(Collected data entries)
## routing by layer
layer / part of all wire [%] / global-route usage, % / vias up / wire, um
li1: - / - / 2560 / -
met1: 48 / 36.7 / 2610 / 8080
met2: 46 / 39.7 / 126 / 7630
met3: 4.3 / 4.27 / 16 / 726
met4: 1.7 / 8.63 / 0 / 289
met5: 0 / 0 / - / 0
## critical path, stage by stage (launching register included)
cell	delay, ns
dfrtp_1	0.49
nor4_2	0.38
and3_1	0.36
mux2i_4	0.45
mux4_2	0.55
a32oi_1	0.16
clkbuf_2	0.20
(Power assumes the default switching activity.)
`src/hw/ctrl_pkg.sv`:
```
/*
 * control plane definitions
 * register address map, spi frame widths, output mode codes
 * and the vector types shared by the register file, mux and top
 */

package ctrl_pkg;

  ////////////////////////////////////////////////////////////////////////////
  // widths

  localparam int word_bits  = 32;   // register payload
  localparam int addr_bits  = 7;
  localparam int frame_bits = 1 + addr_bits + word_bits;   // wr flag + addr + data = 40

  typedef logic [word_bits-1:0] reg_word_t;
  typedef logic [addr_bits-1:0] reg_addr_t;

  typedef logic [3:0] led_vec_t;    // front panel leds
  typedef logic [2:0] hw_flags_t;   // HW0..HW2 inputs

  ////////////////////////////////////////////////////////////////////////////
  // register map

  localparam reg_addr_t addr_led     = 7'd0;
  localparam reg_addr_t addr_mode    = 7'd1;
  localparam reg_addr_t addr_spi_mux = 7'd2;
  localparam reg_addr_t addr_4094    = 7'd3;   // bit 0 is the chain oe
  localparam reg_addr_t addr_direct  = 7'd4;
  localparam reg_addr_t addr_status  = 7'd5;   // read only

  ////////////////////////////////////////////////////////////////////////////
  // output modes, unlisted codes blank the leds

  typedef logic [2:0] mode_t;

  localparam mode_t mode_led     = 3'd0;   // follow reg_led
  localparam mode_t mode_all_on  = 3'd1;
  localparam mode_t mode_pattern = 3'd2;   // walking one
  localparam mode_t mode_direct  = 3'd3;   // follow reg_direct

endpackage
```
`src/hw/fpga_ctrl_top.sv`:
```
/*
 * instrument fpga spi control plane
 * register file on ss, pass-through to external spi ports on spi_cs2,
 * led mode select and 4094 output enable, all on the spi clock
 */

module fpga_ctrl_top #(
  parameter int                       num_spi_ports = 2,
  parameter logic [num_spi_ports-1:0] cs_polarity   = num_spi_ports'(1),  // 4094 strobe hi
  parameter int                       pattern_shift = 3
) (
  input  logic                      sck,
  input  logic                      rst_n,
  input  logic                      ss,        // register file select
  input  logic                      spi_cs2,   // pass-through select
  input  logic                      sdi,
  output logic                      sdo,
  output ctrl_pkg::led_vec_t        leds,
  input  ctrl_pkg::hw_flags_t       hw_flags,
  output logic                      oe_4094,
  output logic [num_spi_ports-1:0]  port_cs,   // port 0 is the 4094 chain
  output logic [num_spi_ports-1:0]  port_clk,
  output logic [num_spi_ports-1:0]  port_mosi,
  input  logic [num_spi_ports-1:0]  port_miso
);

  import ctrl_pkg::*;

  reg_word_t reg_led;
  reg_word_t reg_mode;
  reg_word_t reg_spi_mux;
  reg_word_t reg_4094;
  reg_word_t reg_direct;
  reg_word_t reg_status;
  logic      dout;   // only ever used through the mux

  assign oe_4094 = reg_4094[0];   // low at reset, mcu enables after supplies are up

  // readable inputs
  assign reg_status = {{(word_bits - $bits(hw_flags_t) - 1){1'b0}}, oe_4094, hw_flags};

  ////////////////////////////////////////////////////////////////////////////
  // blocks

  spi_register_set i_register_set (
    .clk         (sck),
    .rst_n       (rst_n),
    .cs          (ss),
    .din         (sdi),
    .dout        (dout),
    .reg_status  (reg_status),
    .reg_led     (reg_led),
    .reg_mode    (reg_mode),
    .reg_spi_mux (reg_spi_mux),
    .reg_4094    (reg_4094),
    .reg_direct  (reg_direct)
  );

  spi_port_mux #(
    .num_spi_ports (num_spi_ports),
    .cs_polarity   (cs_polarity)
  ) i_port_mux (
    .sck         (sck),
    .cs          (ss),
    .cs2         (spi_cs2),
    .mosi        (sdi),
    .dout        (dout),
    .reg_spi_mux (reg_spi_mux),
    .vec_cs      (port_cs),
    .vec_clk     (port_clk),
    .vec_mosi    (port_mosi),
    .vec_miso    (port_miso),
    .miso        (sdo)          // pin
  );

  out_mode_select #(
    .pattern_shift (pattern_shift)
  ) i_mode_select (
    .clk        (sck),
    .rst_n      (rst_n),
    .mode       (reg_mode[2:0]),
    .led_src    (reg_led[3:0]),
    .direct_src (reg_direct[3:0]),
    .leds       (leds)
  );

endmodule

```
`src/hw/out_mode_select.sv`:
```
/*
 * led output mode select
 * registered choice between reg_led, all on, a walking one test
 * pattern and reg_direct, unused mode codes blank the leds
 */

module out_mode_select #(
  parameter int pattern_shift = 3   // pattern steps every 2**pattern_shift clocks
) (
  input  logic               clk,
  input  logic               rst_n,
  input  ctrl_pkg::mode_t    mode,
  input  ctrl_pkg::led_vec_t led_src,
  input  ctrl_pkg::led_vec_t direct_src,
  output ctrl_pkg::led_vec_t leds
);

  import ctrl_pkg::*;

  localparam int led_bits = $bits(led_vec_t);
  localparam int pos_bits = $clog2(led_bits);
  localparam int cnt_bits = pattern_shift + pos_bits;

  logic [cnt_bits-1:0] pat_cnt;   // free running, top bits are the position
  led_vec_t            pattern;

  ////////////////////////////////////////////////////////////////////////////
  // test pattern

  always_ff @(posedge clk or negedge rst_n) begin
    if (!rst_n) begin
      pat_cnt <= '0;
    end else begin
      pat_cnt <= pat_cnt + 1'b1;
    end
  end

  assign pattern = led_vec_t'(1) << pat_cnt[cnt_bits-1 -: pos_bits];   // one hot

  ////////////////////////////////////////////////////////////////////////////
  // output register

  always_ff @(posedge clk or negedge rst_n) begin
    if (!rst_n) begin
      leds <= '0;
    end else begin
      case (mode)
        mode_led:     leds <= led_src;
        mode_all_on:  leds <= '1;
        mode_pattern: leds <= pattern;
        mode_direct:  leds <= direct_src;
        default:      leds <= '0;   // spare codes, dark
      endcase
    end
  end

endmodule

```
`src/hw/spi_port_mux.sv`:
```
/*
 * spi pass-through router
 * fans sck/mosi out to the port picked in reg_spi_mux while cs2 is low,
 * applies each port's select polarity and returns the matching miso
 */

module spi_port_mux #(
  parameter int                       num_spi_ports = 2,
  parameter logic [num_spi_ports-1:0] cs_polarity   = num_spi_ports'(1)  // 1 = active high
) (
  input  logic                     sck,
  input  logic                     cs,          // register file select, active low
  input  logic                     cs2,         // pass-through select, active low
  input  logic                     mosi,
  input  logic                     dout,        // register file read data
  input  ctrl_pkg::reg_word_t      reg_spi_mux,
  output logic [num_spi_ports-1:0] vec_cs,
  output logic [num_spi_ports-1:0] vec_clk,
  output logic [num_spi_ports-1:0] vec_mosi,
  input  logic [num_spi_ports-1:0] vec_miso,
  output logic                     miso
);

  logic [num_spi_ports-1:0] sel_oh;     // one hot, lowest set bit wins
  logic                     pass;       // pass-through active
  logic                     port_miso;

  assign pass = !cs2;

  // priority encode, lowest bit first
  always_comb begin
    sel_oh = '0;
    for (int i = num_spi_ports - 1; i >= 0; i--) begin
      if (reg_spi_mux[i]) begin
        sel_oh    = '0;
        sel_oh[i] = 1'b1;
      end
    end
  end

  // fan out, idle ports keep select inactive and lines low
  always_comb begin
    for (int i = 0; i < num_spi_ports; i++) begin
      vec_cs[i]   = (pass && sel_oh[i]) ? cs_polarity[i] : !cs_polarity[i];
      vec_clk[i]  = pass && sel_oh[i] && sck;
      vec_mosi[i] = pass && sel_oh[i] && mosi;
    end
  end

  assign port_miso = |(sel_oh & vec_miso);   // zero if nothing selected

  // cs2 beats cs
  always_comb begin
    if (pass) begin
      miso = port_miso;
    end else if (!cs) begin
      miso = dout;
    end else begin
      miso = 1'b0;
    end
  end

endmodule

```
`src/hw/spi_register_set.sv`:
```
/*
 * spi register file
 * shifts 40 bit frames in on the spi clock, returns the addressed
 * register msb first during the data phase, commits writes at frame end
 */

module spi_register_set (
  input  logic                clk,
  input  logic                rst_n,
  input  logic                cs,          // active low select
  input  logic                din,
  output logic                dout,
  input  ctrl_pkg::reg_word_t reg_status,
  output ctrl_pkg::reg_word_t reg_led,
  output ctrl_pkg::reg_word_t reg_mode,
  output ctrl_pkg::reg_word_t reg_spi_mux,
  output ctrl_pkg::reg_word_t reg_4094,
  output ctrl_pkg::reg_word_t reg_direct
);

  import ctrl_pkg::*;

  localparam int cnt_bits = $clog2(frame_bits);

  // bit count at which the last address bit arrives, and the final bit
  localparam logic [cnt_bits-1:0] cnt_addr_done = cnt_bits'(addr_bits);
  localparam logic [cnt_bits-1:0] cnt_last      = cnt_bits'(frame_bits - 1);

  logic [cnt_bits-1:0]   bit_cnt;    // doubles as the frame state
  logic [frame_bits-2:0] shift_q;    // all but the bit on the wire
  reg_addr_t             addr_q;     // latched after bit 32
  reg_word_t             out_q;      // read shifter
  reg_addr_t             rd_addr;
  reg_word_t             rd_data;
  reg_word_t             wr_data;
  logic                  wr_flag;
  logic                  frame_end;

  ////////////////////////////////////////////////////////////////////////////
  // frame decode

  // address completes with the bit being sampled now
  assign rd_addr   = {shift_q[addr_bits-2:0], din};
  assign wr_flag   = shift_q[frame_bits-2];          // bit 39, first in
  assign wr_data   = {shift_q[word_bits-2:0], din};  // valid on the last edge
  assign frame_end = !cs && (bit_cnt == cnt_last);

  // read side, value before this frame
  always_comb begin
    case (rd_addr)
      addr_led:     rd_data = reg_led;
      addr_mode:    rd_data = reg_mode;
      addr_spi_mux: rd_data = reg_spi_mux;
      addr_4094:    rd_data = reg_4094;
      addr_direct:  rd_data = reg_direct;
      addr_status:  rd_data = reg_status;
      default:      rd_data = '0;        // unknown reads as zero
    endcase
  end

  ////////////////////////////////////////////////////////////////////////////
  // shifting

  // input shifter
  always_ff @(posedge clk) begin
    if (!cs) begin
      shift_q <= {shift_q[frame_bits-3:0], din};
    end
  end

  always_ff @(posedge clk or negedge rst_n) begin
    if (!rst_n) begin
      bit_cnt <= '0;
      addr_q  <= '0;
      out_q   <= '0;
    end else if (cs) begin
      bit_cnt <= '0;    // deselect drops a partial frame
    end else begin
      if (bit_cnt == cnt_last) begin
        bit_cnt <= '0;  // back to back frames allowed
      end else begin
        bit_cnt <= bit_cnt + 1'b1;
      end

      if (bit_cnt == cnt_addr_done) begin
        addr_q <= rd_addr;
        out_q  <= rd_data;    // bit 31 shows right away
      end else begin
        out_q  <= {out_q[word_bits-2:0], 1'b0};
      end
    end
  end

  assign dout = out_q[word_bits-1];   // mux gates it with ss

  ////////////////////////////////////////////////////////////////////////////
  // write commit

  always_ff @(posedge clk or negedge rst_n) begin
    if (!rst_n) begin
      reg_led     <= '0;
      reg_mode    <= '0;    // mode_led
      reg_spi_mux <= '0;
      reg_4094    <= '0;    // chain disabled at start-up
      reg_direct  <= '0;
    end else if (frame_end && wr_flag) begin
      case (addr_q)
        addr_led:     reg_led     <= wr_data;
        addr_mode:    reg_mode    <= wr_data;
        addr_spi_mux: reg_spi_mux <= wr_data;
        addr_4094:    reg_4094    <= wr_data;
        addr_direct:  reg_direct  <= wr_data;
        default: ;    // status and unknown ignored
      endcase
    end
  end

endmodule

```
===== src/include/bpu_params.svh =====
// branch predictor sizing
// table depths and field widths shared by the predictor and the feedback block

`ifndef BPU_PARAMS_SVH
`define BPU_PARAMS_SVH

// local history table index, 256 entries
`define BPU_LPHT_ADDR_WIDTH 8

// local history bits per entry, also the pattern table index
`define BPU_LPHR_WIDTH 4

// btb index, 64 entries
`define BPU_BTB_ADDR_WIDTH 6

// btb tag bits above the index
`define BPU_BTB_TAG_WIDTH 8

// log2 of the return stack depth
`define BPU_RAS_DEPTH_LOG 3

`endif


===== src/hdl/bpu_pkg.sv =====
// branch prediction types
// decode view, instruction field views and the records passed fetch to execute

`default_nettype none

`include "bpu_params.svh"

package bpu_pkg;

	// branch class from the decoder
	typedef enum logic [1:0] {
		branch_invalid,
		branch_condition,
		branch_immediate,
		branch_indirect
	} branch_type_t;

	// compare kind of a conditional branch, rj against rd
	typedef enum logic [2:0] {
		cmp_eq,
		cmp_ne,
		cmp_lt,
		cmp_ge,
		cmp_ltu,
		cmp_geu,
		cmp_le,
		cmp_gt
	} cmp_type_t;

	// kind stored in the btb, picks the target source
	typedef enum logic [1:0] {
		kind_pc_relative,
		kind_absolute,
		kind_call,
		kind_return
	} br_kind_t;

	// ------------------------------------------------------------
	// 26-bit instruction field
	// ------------------------------------------------------------

	// offset view, lo holds the upper part of a 26-bit offset
	typedef struct packed {
		logic [15:0] hi;
		logic [9:0]  lo;
	} offs_field_t;

	// register view
	typedef struct packed {
		logic [15:0] upper;
		logic [4:0]  rj;
		logic [4:0]  rd;
	} reg_field_t;

	typedef union packed {
		offs_field_t offs;
		reg_field_t  regs;
	} inst_field_u;

	// decoded instruction, 33 bits
	typedef struct packed {
		logic         valid;
		branch_type_t branch_type;
		cmp_type_t    cmp_type;
		logic         branch_link;
		inst_field_u  field;
	} decode_info_t;

	// ------------------------------------------------------------
	// prediction and update records
	// ------------------------------------------------------------

	// npc is a word address
	typedef struct packed {
		logic [29:0]                   npc;
		logic                          taken;
		logic                          fsc;
		logic [`BPU_LPHR_WIDTH-1:0]    lphr;
		logic [`BPU_RAS_DEPTH_LOG-1:0] ras_ptr;
		br_kind_t                      br_type;
	} bpu_predict_t;

	// ras_redirect: 2 repairs a call, 1 repairs a return or restores the pointer
	typedef struct packed {
		logic                            flush;
		logic                            br_taken;
		logic [29:0]                     pc;
		logic [31:0]                     br_target;
		logic                            btb_update;
		logic                            lpht_update;
		br_kind_t                        br_type;
		logic [`BPU_LPHR_WIDTH-1:0]      lphr;
		logic [`BPU_LPHT_ADDR_WIDTH-1:0] lphr_index;
		logic [`BPU_RAS_DEPTH_LOG-1:0]   ras_ptr;
		logic [1:0]                      ras_redirect;
	} bpu_update_t;

endpackage : bpu_pkg

`default_nettype wire


===== src/hdl/bpf.sv =====
// branch feedback in execute
// resolves one branch, checks it against its prediction, builds the update record

`timescale 1ns/1ps
`default_nettype none

`include "bpu_params.svh"

module bpf (
	input  logic                  clk,
	input  logic                  rst_i,
	input  logic                  csr_flush_i,
	input  logic                  stall_i,
	input  logic [31:0]           pc_i,
	input  logic [31:0]           rj_i,
	input  logic [31:0]           rd_i,
	input  logic [31:0]           csr_target_i,
	input  bpu_pkg::decode_info_t decode_i,
	input  bpu_pkg::bpu_predict_t predict_i,
	output bpu_pkg::bpu_update_t  update_o,
	output logic [31:0]           link_pc_o
);
	import bpu_pkg::*;

	logic        br_valid;
	logic        taken;
	logic [31:0] offs_26;
	logic [31:0] offs_16;
	logic [31:0] next_pair;
	logic [31:0] target;
	logic        predict_taken;
	logic        miss_flush;
	br_kind_t    kind;
	logic [1:0]  redirect;

	assign br_valid = decode_i.valid & (decode_i.branch_type != branch_invalid);

	// sign extended word offsets
	assign offs_26 = {{4{decode_i.field.offs.lo[9]}}, decode_i.field.offs.lo,
		decode_i.field.offs.hi, 2'b00};
	assign offs_16 = {{14{decode_i.field.offs.hi[15]}}, decode_i.field.offs.hi, 2'b00};
	assign next_pair = {pc_i[31:3] + 29'd1, 3'b000};

	// ------------------------------------------------------------
	// direction and target
	// ------------------------------------------------------------
	always_comb begin
		taken = 1'b0;
		if (decode_i.branch_type == branch_condition) begin
			case (decode_i.cmp_type)
				cmp_eq:  taken = rj_i == rd_i;
				cmp_ne:  taken = rj_i != rd_i;
				cmp_lt:  taken = $signed(rj_i) < $signed(rd_i);
				cmp_ge:  taken = $signed(rj_i) >= $signed(rd_i);
				cmp_ltu: taken = rj_i < rd_i;
				cmp_geu: taken = rj_i >= rd_i;
				cmp_le:  taken = $signed(rj_i) <= $signed(rd_i);
				cmp_gt:  taken = $signed(rj_i) > $signed(rd_i);
				default: taken = 1'b0;
			endcase
		end else if (decode_i.branch_type != branch_invalid) begin
			taken = 1'b1;
		end
	end

	always_comb begin
		case (decode_i.branch_type)
			branch_immediate: target = pc_i + offs_26;
			branch_indirect:  target = rj_i + offs_16;
			branch_condition: target = taken ? pc_i + offs_16 : next_pair;
			default:          target = next_pair;
		endcase
	end

	// prediction only counts for the slot it was made for
	assign predict_taken = (predict_i.fsc == pc_i[2]) ? predict_i.taken : 1'b0;

	// direction miss, or wrong target on a taken prediction
	assign miss_flush = br_valid & ~stall_i & ((predict_taken != taken)
		| (predict_i.taken & ({predict_i.npc, 2'b00} != target)));

	assign link_pc_o = pc_i + 32'd4;

	// ------------------------------------------------------------
	// branch kind and ras repair
	// ------------------------------------------------------------
	always_comb begin
		if ((decode_i.branch_type == branch_indirect && decode_i.field.regs.rd == 5'd1)
			|| decode_i.branch_link) begin
			kind = kind_call;
		end else if (decode_i.branch_type == branch_indirect
			&& decode_i.field.regs.rj == 5'd1 && decode_i.field.offs.hi == 16'd0) begin
			kind = kind_return;
		end else if (decode_i.branch_type == branch_immediate
			|| decode_i.branch_type == branch_indirect) begin
			kind = kind_absolute;
		end else begin
			kind = kind_pc_relative;
		end
	end

	always_comb begin
		if (stall_i || !br_valid) begin
			redirect = 2'd0;
		end else if (kind == kind_call && predict_i.br_type != kind_call) begin
			redirect = 2'd2;
		end else if (kind == kind_return && predict_i.br_type != kind_return) begin
			redirect = 2'd1;
		end else begin
			// any other miss just restores the pointer
			redirect = {1'b0, miss_flush};
		end
	end

	// update record
	always_comb begin
		update_o.flush = miss_flush | csr_flush_i;
		update_o.br_taken = taken;
		update_o.pc = pc_i[31:2];
		if (csr_flush_i) begin
			update_o.br_target = csr_target_i;
		end else if (!pc_i[2] && !taken && predict_i.taken) begin
			// falsely taken slot 0, refetch slot 1
			update_o.br_target = pc_i + 32'd4;
		end else begin
			update_o.br_target = target;
		end
		update_o.btb_update = br_valid & ~stall_i;
		update_o.lpht_update = br_valid & ~stall_i;
		update_o.br_type = kind;
		update_o.lphr = predict_i.lphr;
		update_o.lphr_index = pc_i[`BPU_LPHT_ADDR_WIDTH+1:2];
		case (kind)
			kind_call:   update_o.ras_ptr = predict_i.ras_ptr + 1'b1;
			kind_return: update_o.ras_ptr = predict_i.ras_ptr - 1'b1;
			default:     update_o.ras_ptr = predict_i.ras_ptr;
		endcase
		update_o.ras_redirect = redirect;
	end

	// held instruction must not redirect fetch, only the csr unit may
	a_no_flush_in_stall: assert property (@(posedge clk) disable iff (rst_i)
		(stall_i && !csr_flush_i) |-> !update_o.flush);

	// decoder contract on bubbles
	a_bubble_invalid: assert property (@(posedge clk) disable iff (rst_i)
		!decode_i.valid |-> decode_i.branch_type == branch_invalid);

endmodule : bpf

`default_nettype wire
## config.mk

```make
export PLATFORM = sky130hd
export DESIGN_NAME = bpu
export DESIGN_NICKNAME = d
export VERILOG_FILES = /design/src/hdl/bpu_pkg.sv /design/src/hdl/bpu.sv /design/src/hdl/bpu_btb.sv /design/src/hdl/bpu_lpht.sv /design/src/hdl/bpu_ras.sv
export VERILOG_INCLUDE_DIRS = /design/src /design/src/include
export SDC_FILE = /design/constraint.sdc
export NUM_CORES = 2
export LEC_CHECK = 0
export BUFFER_PORTS_ARGS = -buffer_cell sky130_fd_sc_hd__buf_2
export CORE_AREA = 2 2 748 750
export DETAILED_ROUTE_END_ITERATION = 10
export DIE_AREA = 0 0 750 752
export PLACE_DENSITY_LB_ADDON = 0.15
export SYNTH_ARGS = -nofsm -noshare
export SYNTH_HDL_FRONTEND = slang
export SYNTH_SLANG_ARGS = --single-unit
```

## constraint.sdc

```tcl
create_clock -name clk -period 12.65 [get_ports clk]
set_input_delay 1.8975 -clock clk [delete_from_list [all_inputs] [get_ports clk]]
set_output_delay 1.8975 -clock clk [all_outputs]
set_load 0.02 [all_outputs]
```
### config.mk
export PLATFORM = sky130hd
export DESIGN_NAME = fb_pix
export DESIGN_NICKNAME = d
export VERILOG_FILES = /design/src/source/fb_pkg.sv /design/src/source/fb_pix.sv
export VERILOG_INCLUDE_DIRS = /design/src /design/src/source
export SDC_FILE = /design/constraint.sdc
export NUM_CORES = 1
export LEC_CHECK = 0
export ABC_CLOCK_PERIOD_IN_PS = 3700
export BUFFER_PORTS_ARGS = -buffer_cell sky130_fd_sc_hd__clkbuf_2
export CORE_MARGIN = 2
export CORE_UTILIZATION = 50
export CTS_CLUSTER_DIAMETER = 30
export DETAILED_ROUTE_END_ITERATION = 10
export PLACE_DENSITY = 0.76
export SETUP_SLACK_MARGIN = 0.4
export SYNTH_ARGS = -nofsm -noshare
export SYNTH_HDL_FRONTEND = slang
export SYNTH_SLANG_ARGS = --single-unit
export TNS_END_PERCENT = 30
### constraint.sdc
create_clock -name clk -period 3.7 [get_ports clk]
set_input_delay 0.74 -clock clk [delete_from_list [all_inputs] [get_ports clk]]
set_output_delay 0.74 -clock clk [all_outputs]
set_load 0.05 [all_outputs]
==> src/mem_stall_gen.sv <==
// ====================================================================
// grant stall injector between a core port and the memory
// a 16-bit LFSR hides the request in random cycles while enabled
// ====================================================================

`timescale 1ns/1ps

module mem_stall_gen #(
    parameter type         req_t = logic,
    parameter logic [15:0] SEED  = 16'hace1
) (
    input  logic clk_i,
    input  logic rst_i,
    input  logic stall_en_i,
    // core side
    input  logic core_req_i,
    input  req_t core_pay_i,
    output logic core_gnt_o,
    // memory side
    output logic mem_req_o,
    output req_t mem_pay_o,
    input  logic mem_gnt_i
);

    logic [15:0] lfsr_q;
    logic        lfsr_fb;
    logic        stall;

    // taps 16, 14, 13 and 11 give the maximal length sequence
    assign lfsr_fb = lfsr_q[15] ^ lfsr_q[13] ^ lfsr_q[12] ^ lfsr_q[10];

    // free running, also while stalls are switched off
    always_ff @(posedge clk_i) begin
        if (rst_i) begin
            lfsr_q <= SEED;
        end else begin
            lfsr_q <= {lfsr_q[14:0], lfsr_fb};
        end
    end

    assign stall = stall_en_i & lfsr_q[0];

    // memory never sees a stalled request, so it cannot grant it
    assign mem_req_o  = core_req_i & ~stall;
    assign mem_pay_o  = core_pay_i;
    assign core_gnt_o = mem_gnt_i & ~stall;

    // all-zero state would lock up the LFSR and silently disable stalls
    a_lfsr_alive: assert property (
        @(posedge clk_i) disable iff (rst_i)
        lfsr_q != 16'h0000
    ) else $error("stall LFSR stuck at zero, check SEED");

    // a grant reaching the core must belong to a live request
    a_gnt_has_req: assert property (
        @(posedge clk_i) disable iff (rst_i)
        core_gnt_o |-> core_req_i
    ) else $error("grant without request");

    // core holds its request and payload until the grant
    a_req_held: assert property (
        @(posedge clk_i) disable iff (rst_i)
        core_req_i && !core_gnt_o |=> core_req_i && $stable(core_pay_i)
    ) else $error("request dropped or changed before grant");

endmodule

EXERCISE REQUIREMENTS -
Check each line above for the word "codes". Then state how many lines contain it, and nothing more.

FINISHED EXERCISE -
4